Canadian wireline Internet Service Providers (ISPs) deliver speeds that on average meet or exceed their advertised download and upload speeds, according to an independent study by the Canadian Radio-television and Telecommunications Commission (CRTC) and SamKnows.
The first phase of the study was first contracted by the CRTC to broadband measuring firm SamKnows in January 2015. Described as “the first of its kind in Canada,” the project measured the speeds of all major ISPs except for Sasktel, which declined to participate. Participating ISPs include Bell Aliant, Bell Canada, Rogers, Cogeco, Eastlink, MTS, Northwetel, Shaw, Telus, and Vidéotron.
The CRTC notes that the speeds measured are those delivered to the home by ISPs, and might not be the same experienced by users in the home. Factors such as using multiple devices at the same time, faulty equipment, or poor Wi-Fi connectivity could impact speeds for users. Or a specific website or service with high latency could impact how “fast” the Internet seems to a user. All measurements were taken from between 7-11 PM local time on weekdays, considered peak period for Internet usage.
The study was conducted with Canadian volunteers that installed a SamKnows Whitebox device in their homes, which automatically measures connections speeds. Data was collected between March 15 and April 14 from 4,808 volunteers involved in the project and more volunteers are being sought for phase two.
While most ISP plans exceeded their advertised speeds, the study names two ISPs that missed the mark. Bell Aliant’s 7×0.64 Mbps DSL service delivered 77 per cent of the speed advertised.

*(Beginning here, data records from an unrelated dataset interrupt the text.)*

==> src/rtl/cpu_types_pkg.sv <==
`default_nettype none
// +--------------------------------------------------------------------------+
// | Package     : cpu_types_pkg                                              |
// | Description : Shared datapath/memory types. ramstate_t is the status     |
// |               reported by the RAM model; arb_state_t holds the states of |
// |               the memory arbiter FSM.                                    |
// | Revision    : 1.0  initial release                                       |
// +--------------------------------------------------------------------------+
package cpu_types_pkg;

  // RAM status as reported on the ramstate port
  typedef enum logic [1:0] {
    FREE   = 2'd0,
    BUSY   = 2'd1,
    ACCESS = 2'd2,
    ERROR  = 2'd3
  } ramstate_t;

  // Memory arbiter FSM states
  typedef enum logic [1:0] {
    IDLE  = 2'd0,
    DATA  = 2'd1,
    INSTR = 2'd2,
    ERR   = 2'd3
  } arb_state_t;

  localparam int STREAK_W = 4;   // data-grant streak counter width
  localparam int WDT_W    = 10;  // watchdog counter width

endpackage : cpu_types_pkg
`default_nettype wire

==> src/rtl/mem_arb_wdt.sv <==
`default_nettype none
// +--------------------------------------------------------------------------+
// | Module      : mem_arb_wdt                                                |
// | Description : Watchdog for the memory arbiter. Counts cycles spent in a  |
// |               granted transaction without an ACCESS response and flags   |
// |               expiry on the cycle the count reaches WDT_CYCLES.          |
// |               Only compiled when MEMARB_WDT_EN is defined.               |
// | Ports       : clk_i      clock, rising edge                              |
// |               rst_i      synchronous active-high reset                   |
// |               active_i   arbiter is in DATA or INSTR                     |
// |               access_i   RAM reports ACCESS this cycle                   |
// |               expired_o  limit reached this cycle                        |
// | Revision    : 1.0  initial release                                       |
// +--------------------------------------------------------------------------+
`ifdef MEMARB_WDT_EN
module mem_arb_wdt
  import cpu_types_pkg::*;
#(
  parameter int unsigned WDT_CYCLES = 255
) (
  input  logic clk_i,
  input  logic rst_i,
  input  logic active_i,
  input  logic access_i,
  output logic expired_o
);

  // The count holds the number of waiting cycles already completed, so the
  // WDT_CYCLES-th waiting cycle is the one where the count equals LIMIT.
  localparam logic [WDT_W-1:0] LIMIT = WDT_W'(WDT_CYCLES - 1);

  logic [WDT_W-1:0] cnt_q, cnt_d;

  always_comb begin
    cnt_d = cnt_q;
    if (!active_i || access_i) begin
      cnt_d = '0;
    end else if (cnt_q != '1) begin
      cnt_d = cnt_q + 1'b1;
    end
  end

  assign expired_o = active_i && !access_i && (cnt_q == LIMIT);

  always_ff @(posedge clk_i) begin
    if (rst_i) begin
      cnt_q <= '0;
    end else begin
      cnt_q <= cnt_d;
    end
  end

endmodule : mem_arb_wdt
`endif
`default_nettype wire

==> src/rtl/mem_arbiter.sv <==
`default_nettype none
// +--------------------------------------------------------------------------+
// | Module      : mem_arbiter                                                |
// | Description : Shares the single-port RAM between instruction fetch and   |
// |               data (LW/SW). Data has priority; after DATA_STREAK_MAX     |
// |               consecutive data grants with a fetch pending, the fetch is |
// |               granted. Hits are one-cycle pulses with combinational read |
// |               data. RAM errors latch a sticky err until RST.             |
// | Option      : MEMARB_WDT_EN adds a watchdog (mem_arb_wdt) that forces    |
// |               ERR after WDT_CYCLES cycles without ACCESS.                |
// | Ports       : CLK, RST               clock / sync active-high reset      |
// |               iREN, iaddr -> iload, ihit        instruction requester    |
// |               dREN, dWEN, daddr, dstore -> dload, dhit   data requester  |
// |               ramREN, ramWEN, ramaddr, ramstore  RAM request side        |
// |               ramload, ramstate                  RAM response side       |
// |               busy (DATA|INSTR), err (sticky error)                      |
// | Revision    : 1.0  initial release                                       |
// +--------------------------------------------------------------------------+
module mem_arbiter
  import cpu_types_pkg::*;
#(
  parameter int unsigned DATA_STREAK_MAX = 4,
  parameter int unsigned WDT_CYCLES      = 255
) (
  input  logic        CLK,
  input  logic        RST,
  input  logic        iREN,
  input  logic [31:0] iaddr,
  output logic [31:0] iload,
  output logic        ihit,
  input  logic        dREN,
  input  logic        dWEN,
  input  logic [31:0] daddr,
  input  logic [31:0] dstore,
  output logic [31:0] dload,
  output logic        dhit,
  output logic        ramREN,
  output logic        ramWEN,
  output logic [31:0] ramaddr,
  output logic [31:0] ramstore,
  input  logic [31:0] ramload,
  input  ramstate_t   ramstate,
  output logic        busy,
  output logic        err
);

  localparam logic [STREAK_W-1:0] STREAK_LIMIT = STREAK_W'(DATA_STREAK_MAX);

  arb_state_t          state_q, state_d;
  logic [STREAK_W-1:0] streak_q, streak_d;
  logic                err_q, err_d;
  logic                data_pend;
  logic                wdt_expired;

  assign data_pend = dREN | dWEN;
  assign busy      = (state_q == DATA) || (state_q == INSTR);
  assign err       = err_q;

`ifdef MEMARB_WDT_EN
  mem_arb_wdt #(
    .WDT_CYCLES (WDT_CYCLES)
  ) u_wdt (
    .clk_i     (CLK),
    .rst_i     (RST),
    .active_i  (busy),
    .access_i  (ramstate == ACCESS),
    .expired_o (wdt_expired)
  );
`else
  // WDT_CYCLES is at least 1, so this is a constant 0; the parameter stays
  // referenced so both builds share one instantiation interface.
  assign wdt_expired = (WDT_CYCLES == 32'd0);
`endif

  always_comb begin
    state_d  = state_q;
    ramREN   = 1'b0;
    ramWEN   = 1'b0;
    ramaddr  = '0;
    ramstore = '0;
    ihit     = 1'b0;
    dhit     = 1'b0;
    iload    = '0;
    dload    = '0;
    case (state_q)
      IDLE: begin
        // No strobes here: the grant decision only picks the next state.
        if (ramstate == ERROR) begin
          state_d = ERR;
        end else if (iREN && (!data_pend || (streak_q >= STREAK_LIMIT))) begin
          state_d = INSTR;
        end else if (data_pend) begin
          state_d = DATA;
        end
      end
      DATA: begin
        // Strobes follow the live request so an abort drops them at once.
        if (data_pend) begin
          ramaddr = daddr;
          if (dWEN) begin
            ramWEN   = 1'b1;
            ramstore = dstore;
          end else begin
            ramREN = 1'b1;
          end
        end
        if (ramstate == ERROR) begin
          state_d = ERR;
        end else if (!data_pend) begin
          state_d = IDLE;
        end else if (ramstate == ACCESS) begin
          state_d = IDLE;
          // A hit in the reset cycle would be lost by the requester anyway.
          if (!RST) begin
            dhit  = 1'b1;
            dload = ramload;
          end
        end else if (wdt_expired) begin
          state_d = ERR;
        end
      end
      INSTR: begin
        if (iREN) begin
          ramaddr = iaddr;
          ramREN  = 1'b1;
        end
        if (ramstate == ERROR) begin
          state_d = ERR;
        end else if (!iREN) begin
          state_d = IDLE;
        end else if (ramstate == ACCESS) begin
          state_d = IDLE;
          if (!RST) begin
            ihit  = 1'b1;
            iload = ramload;
          end
        end else if (wdt_expired) begin
          state_d = ERR;
        end
      end
      ERR: begin
        state_d = ERR;
      end
      default: begin
        state_d = IDLE;
      end
    endcase
  end

  // Streak of data grants taken while a fetch waits; saturates at all-ones.
  always_comb begin
    streak_d = streak_q;
    if (!iREN || ihit) begin
      streak_d = '0;
    end else if (dhit && (streak_q != '1)) begin
      streak_d = streak_q + 1'b1;
    end
  end

  assign err_d = err_q | ((state_q != ERR) && (state_d == ERR));

  always_ff @(posedge CLK) begin
    if (RST) begin
      state_q  <= IDLE;
      streak_q <= '0;
      err_q    <= 1'b0;
    end else begin
      state_q  <= state_d;
      streak_q <= streak_d;
      err_q    <= err_d;
    end
  end

endmodule : mem_arbiter
`default_nettype wire

==> config.mk <==
export PLATFORM = sky130hd
export DESIGN_NAME = mem_arbiter
export DESIGN_NICKNAME = d
export VERILOG_FILES = /design/src/rtl/cpu_types_pkg.sv /design/src/rtl/mem_arb_wdt.sv /design/src/rtl/mem_arbiter.sv
export SDC_FILE = /design/constraint.sdc
export NUM_CORES = 1
export LEC_CHECK = 0
export ABC_AREA = 1
export BUFFER_PORTS_ARGS = -buffer_cell sky130_fd_sc_hd__buf_4
export CORE_AREA = 5 5 101 103
export CTS_CLUSTER_SIZE = 25
export DETAILED_ROUTE_END_ITERATION = 10
export DIE_AREA = 0 0 106 108
export GPL_TIMING_DRIVEN = 0
export PLACE_DENSITY = 0.67
export SLEW_MARGIN = 20
export SYNTH_ARGS = -nofsm -noshare
export SYNTH_HDL_FRONTEND = slang
export SYNTH_HIERARCHICAL = 1
export SYNTH_SLANG_ARGS = --single-unit
==> constraint.sdc <==
create_clock -name CLK -period 1.3 [get_ports CLK]
set_input_delay 0 -clock CLK [delete_from_list [all_inputs] [get_ports CLK]]
set_output_delay 0 -clock CLK [all_outputs]
set_load 0.005 [all_outputs]
==> qor.yml, run 1 <==
setup.worst_path.start_class: "register"
hold_violations: 0
drv_cap: 0
grt_pass1_vias: 3473
pin_count: 269
stdcell_count: 771
ys_ff_latch: 7
finalWorstSetupSlack_ns: -0.2563
antenna_cells: 0
vdd_drop_max_uv: 576.3
cpPeakStageDelay_ns: 0.37
crit_type: "reg2out"
wl_per_cell_um: 15.56
ant_nets: 0
power.leakage_nw: 2.707
fmax_mhz: 642.5
worstPathMaxFanout: 7
synth.area.top_cells: "nor2_1 (24%), nand2_1 (21%), inv_1 (18%), a21oi_1 (11%), dfxtp_1 (8.5%)"
syn-num-nets: 500
worstPathCellList: "inv_4 -> ha_4 -> o21ai_4 -> clkinv_4 -> buf_6 -> nand2_2 -> a21oi_2 -> buf_4"
synth_seq_area_share: 0.08550
whs_ns: 0.1175
endpoint_kind: "output pin"
p_per_area_nw_per_um2: 785.7
drc: 0
drive_gt1_frac: 0.7197
mostFrequentLayoutCells: "buf_4 (247), inv_1 (72), nand2_1 (62), buf_6 (46), nor2_2 (44)"
drv_slew: 0
final_common_cell: "buf_4"
place_inst: 739
worst_pin_slew_ns: 0.2982
cts_root_buf: "clkbuf_8"
io_buffer_count: 268
grt_max_degree: 11
start_util: 0.1799
critical_path_arrival_ns: 1.56
dp_hpwl_um: 8833
clock-sinks: 7
vias_per_cell: 4.446
fin_crit_sh: 1.197
synth_area_per_cell_um2: 4.553
tns_ns: -27.55
first_iter_violations: 79
yosys_warnings: 6
finClkSkew_ns: 0.001699
period_needed_ns: 1.556
grt_overflow_total: 0
place_ws_ns: -0.3994
failed_checks: "negative setup slack"
vias: 3428
num_rows: 35
htreeDepth: 1
wl_um: 11990
relSlewSlack: 0.8004
cts_inserted_buffers: 3
grt_pass1_wl_um: 16500
synthCells: 360
cp.required_ns: 1.30
reg2reg_setup_slack_ns: -0.17
gp_congestion: 0.8411
rsz0062_at_grt: "true"
clk_path_buf_depth: 2
cp_top_family: "buffers and inverters"
cp_slowest_cell: "dfxtp_4"
status: "complete, but fails checks"
hp-class: "in2reg"
yosysTopAreaCellShare: 0.2382
die_h_um: 108
yosysTopAreaCell: "nor2_1"
track_usage: 0.1746
path_clk_slew_ns: 0.04
fill_cells: 774
tritoncts: "done"
antenna_found_initial: 0
first_pass_iters: 5
clock_latency_ns: 0.23
die-area_um2: 11450
netlist-cell-type-count: 20
core-area_um2: 9109
crit_buf_inv: 4
nets: 801
dieWidth_um: 106
finalSetupViolations: 139
post-route-util: 0.5635
synthesis.area_um2: 1639
area_growth_pct: 213.1
==> cell type report <==
| class | count | area [um^2] | share of cell area |
|---|---|---|---|
| Inverter | 81 | 331.6 | 0.06460 |
| Clock buffer | 4 | 45.04 | 0.008776 |
| Sequential cell | 7 | 147.6 | 0.02877 |
| Multi-Input combinational cell | 254 | 1769 | 0.3447 |
| Tap cell | 111 | 138.9 | 0.02706 |
| Timing Repair Buffer | 296 | 2437 | 0.4749 |
| Buffer | 18 | 262.8 | 0.05119 |
==> routing by layer <==
layer  track usage  part of all wire  up-vias
met5             0                 0        -
met4       0.03330             0.023        0
met3       0.05313             0.094       25
met2        0.3620              0.55      204
met1        0.1686              0.33     1553
li1              -                 -     1646
==> worst min-delay path: stages <==
cell,delay (ns)
buf_4,0.09
inv_1,0.08
nand2_1,0.08
nand2_1,0.05
==> synthesized netlist by cell type <==
cell type and count:
o21a_1 1, nand2_4 2, nand2_1 90, inv_2 3, inv_1 78, nor2_1 104
xnor2_1 1, dfxtp_1 7, nor3_1 2, nor2_2 1, nand3_1 6, nor2_4 1
a21oi_1 37, nor2_8 1, or2_0 1, ha_1 5, o21ai_2 1, buf_2 12
o21ai_0 1, clkbuf_1 6
==> report_power, final <==
part / internal (mW) / total, mW / switching, mW
clock: 0.213 / 0.313 / 0.100
sequential: 0.264 / 0.316 / 0.0519
combinational: 1.69 / 3.40 / 1.72
==> metrics by stage <==
stage	power [mW]	area [um^2]
after floorplan	1.271	1642
after global placement	2.420	3792
after detailed placement	2.457	3792
after CTS	3.601	4498
after global routing	4.320	5132
final	4.032	5132
==> final timing paths <==
kind,cells past startpoint,endpoint,from
setup / recovery,8,ramaddr[3],state_q[1]
hold / removal,4,err,RST
setup reg to reg,11,err,state_q[1]
hold reg to reg,2,err,err
==> registers in the layout, summed over array words and instances, names as in the netlist <==
name      flops
state_q       2
streak_q      4
err           1
==> repair_timing <==
| item | 4_1_cts | 5_1_grt |
|---|---|---|
| hold endpoints to repair | 2 | 0 |
| setup endpoints to repair | 139 | 139 |
| hold buffers | 1 | 0 |
| pin swaps | 10 | 9 |
| gates resized for setup | 151 | 168 |
| cloned | 10 | 1 |
| buffers inserted | 9 | 8 |
==> kinds of logic after synthesis <==
logic type               after synthesis  synth area share
XOR/XNOR                               1          0.005344
AND/OR/NAND/NOR                      208            0.5092
buffers and inverters                 99            0.2359
adder cells (fa/ha/maj)                5           0.03817
AO/OA/AOI/OAI                         40            0.1260
flip-flops                             7           0.08549
(Power assumes the default switching activity.)
==> run 2, diff against run 1 <==
--- a/config.mk
+++ b/config.mk
@@ -12,8 +12,7 @@
 export DETAILED_ROUTE_END_ITERATION = 10
 export DIE_AREA = 0 0 106 108
 export GPL_TIMING_DRIVEN = 0
-export PLACE_DENSITY = 0.67
-export SLEW_MARGIN = 20
+export PLACE_DENSITY = 0.69
 export SYNTH_ARGS = -nofsm -noshare
 export SYNTH_HDL_FRONTEND = slang
 export SYNTH_HIERARCHICAL = 1
==> run 2 against run 1 <==
Setup slack gained 0.013 ns. Register-to-register slack is essentially flat. Critical path depth is the same. The run still ends with negative setup slack left. Non-clock buffer count is the same. Sequential share of layout area is essentially flat. Largest power group unchanged. Die area is the same. Count of clock-buffer cells in the layout is the same. Via count shrank 0.82%. Critical endpoint is now ramaddr[17]. Worst hold slack lost 0.013 ns. Utilization grew 0.32 points.
==> qor.yml, run 2 (same netlist as run 1, synthesis figures left out) <==
drv_cap: 0
power.leakage_nw: 2.698
holdPathEnd: "err"
finClkSkew_ns: 0.001263
endpoint_kind: "output pin"
die_h_um: 108
wl_per_cell_um: 15.63
htreeDepth: 1
vias_per_cell: 4.404
cp.required_ns: 1.30
failed_checks: "negative setup slack"
clock_latency_ns: 0.22
vias: 3400
p_per_area_nw_per_um2: 773.0
crit_path_frequent_cell: "inv_4"
final_common_cell: "buf_4"
min_path_cells: 4
relSlewSlack: 0.8074
vdd_drop_max_uv: 613.4
fmax_mhz: 647.8
die-area_um2: 11450
path_clk_slew_ns: 0.04
critical_path_arrival_ns: 1.54
nets: 802
cpPeakStageDelay_ns: 0.37
grt_pass1_wl_um: 16930
hold_violations: 0
gp_congestion: 0.8398
cts_inserted_buffers: 3
worst_pin_slew_ns: 0.2877
drive_gt1_frac: 0.6838
r2r_start: "state_q[1]"
drc: 0
antenna_found_initial: 0
dp_hpwl_um: 8886
rr_endpoint: "streak_q[0]"
rr_worst_depth: 8
io_buffer_count: 268
grt_max_degree: 11
mostFrequentLayoutCells: "buf_4 (236), nand2_1 (85), inv_1 (72), buf_6 (61), nor2_4 (45)"
setup.worst_path.start_class: "register"
tritoncts: "done"
rsz0062_at_grt: "true"
first_iter_violations: 85
finalWorstSetupSlack_ns: -0.2438
area_growth_pct: 214.9
grt_pass1_vias: 3439
pin_count: 269
crit_buf_inv: 4
cts_root_buf: "clkbuf_8"
fin_crit_sh: 1.188
worstPathCellList: "inv_4 -> ha_4 -> o21ai_4 -> inv_4 -> buf_6 -> nand2_1 -> a21oi_2 -> buf_4"
dpl_cell_area_um2: 3792
final_area_um2: 5161
core-area_um2: 9109
clk_path_buf_depth: 2
antenna_cells: 0
clock-sinks: 7
first_pass_iters: 4
ant_nets: 0
hp-class: "in2reg"
reg2reg_setup_slack_ns: -0.16
start_util: 0.1799
num_rows: 35
fill_cells: 777
cp_top_family: "buffers and inverters"
largest_register: "streak_q"
largest_reg_flops: 4
total_power_mw: 3.989
finalSetupViolations: 135
wl_um: 12070
worstPathMaxFanout: 10
status: "complete, but fails checks"
track_usage: 0.1805
cp_slowest_cell: "dfxtp_4"
period_needed_ns: 1.544
dieWidth_um: 106
min_from: "RST"
drv_slew: 0
grt_overflow_total: 0
crit_type: "reg2out"
[run 2: power breakdown]
group / internal [mW] / switching [mW]
Combinational: 1.68 / 1.69
Clock: 0.212 / 0.0920
Sequential: 0.264 / 0.0537
Total: 2.16 / 1.83
[run 2: how the worst max path moves through the flow]
stage | from | to | slack [ns] | cells past startpoint
floorplan | state_q[1] | streak_q[0] | 0.01 | 7
global placement | state_q[1] | ramaddr[17] | -0.36 | 8
detailed placement | state_q[1] | ramaddr[17] | -0.39 | 6
CTS | state_q[1] | ramaddr[17] | -0.22 | 8
global route | state_q[1] | ramaddr[17] | -0.31 | 8
finish | state_q[1] | ramaddr[17] | -0.24 | 8
[run 2: worst register-to-register path: cells and delay by family (launching register included)]
family	cells	cell delay, ns
flops	1	0.37
simple gates	3	0.44
compound gates	2	0.21
fa+ha+maj	1	0.15
buf+inv	2	0.23
[run 2: per-layer routing]
layer | up-vias | global-route usage | share of wire
li1 | 1648 | - | -
met1 | 1552 | 0.1727 | 0.33
met2 | 186 | 0.3802 | 0.57
met3 | 14 | 0.04776 | 0.085
met4 | 0 | 0.03793 | 0.016
met5 | - | 0 | 0
[run 2: cell type report]
cell class              count  area [um^2]  share of cell area
plain buffers              18        266.5             0.05164
clock buffers               4        45.04            0.008727
inverters                  81        331.6             0.06424
multi-input cells         255         1744              0.3379
flip-flops and latches      7        147.6             0.02861
well taps                 111        138.9             0.02691
repair buffers            296         2487              0.4819
[run 2: what timing repair did]
| item | CTS | global route |
|---|---|---|
| endpoints found under the setup margin | 139 | 139 |
| setup buffers | 12 | 6 |
| pin swaps | 10 | 5 |
| resized for setup | 229 | 81 |
| hold buffers | 1 | 0 |
| cloned | 10 | 1 |
| endpoints found under the hold margin | 2 | 0 |
[run 2: per-stage QoR]
step | util | std cells | setup TNS, ns | setup WS [ns] | hold slack (ns)
floorplan | - | 360 | 0 | 0.009790 | 0.07071
global placement | 0.4163 | 739 | -23.27 | -0.3587 | 0.1822
detailed placement | 0.4163 | 739 | -29.44 | -0.3936 | 0.1894
CTS | 0.5294 | 766 | -18.93 | -0.2186 | 0.1012
global route | 0.5666 | 772 | -30.67 | -0.3128 | 0.1449
finish | 0.5666 | 772 | -22.35 | -0.2438 | 0.1050
==> run 3, diff against run 2 <==
--- a/config.mk
+++ b/config.mk
@@ -7,12 +7,12 @@
 export LEC_CHECK = 0
 export ABC_AREA = 1
 export BUFFER_PORTS_ARGS = -buffer_cell sky130_fd_sc_hd__buf_4
-export CORE_AREA = 5 5 101 103
+export CORE_AREA = 2 2 104 106
 export CTS_CLUSTER_SIZE = 25
 export DETAILED_ROUTE_END_ITERATION = 10
 export DIE_AREA = 0 0 106 108
 export GPL_TIMING_DRIVEN = 0
-export PLACE_DENSITY = 0.69
+export PLACE_DENSITY = 0.64
 export SYNTH_ARGS = -nofsm -noshare
 export SYNTH_HDL_FRONTEND = slang
 export SYNTH_HIERARCHICAL = 1
==> run 3 against run 2 <==
Die area is the same. Count of clock-buffer cells in the layout is the same. The flow still finishes with violations (negative setup slack). Largest power group unchanged. Final cell count grew 2.8%. Clock skew grew 0.0036 ns. Worst hold slack lost 0.016 ns. Sequential cell count is the same. Cell area shrank 4.3%. Setup slack lost 0.0056 ns. Via count shrank 1.4%. Utilization shrank 8.4 points. Total power shrank 5.6%. Maximum frequency shrank 0.36%. Critical endpoint is now iload[24].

Telus’ 6×1 Mbps DSL plan also was below its advertised rate, delivering 85 per cent of the speed expected.
Here’s a chart from the CRTC report breaking down the download speed by ISP, as a percentage of the advertised speed, in the lowest speed bucket:
And a similar chart representing the fastest services available:
As you can see in the chart below, both upload and download speeds exceeded the advertised speeds across all ISPs on average:
The CRTC hopes to involve more ISPs for the next phase, including Distributel, Nexicom, Primus, Teksavvy, Vmedia, and Xplornet.
Aside from this study, Canadians looking to compare their ISP against others may want to peruse Netflix’s ISP Speed Index, which measures performance during Netflix prime time usage.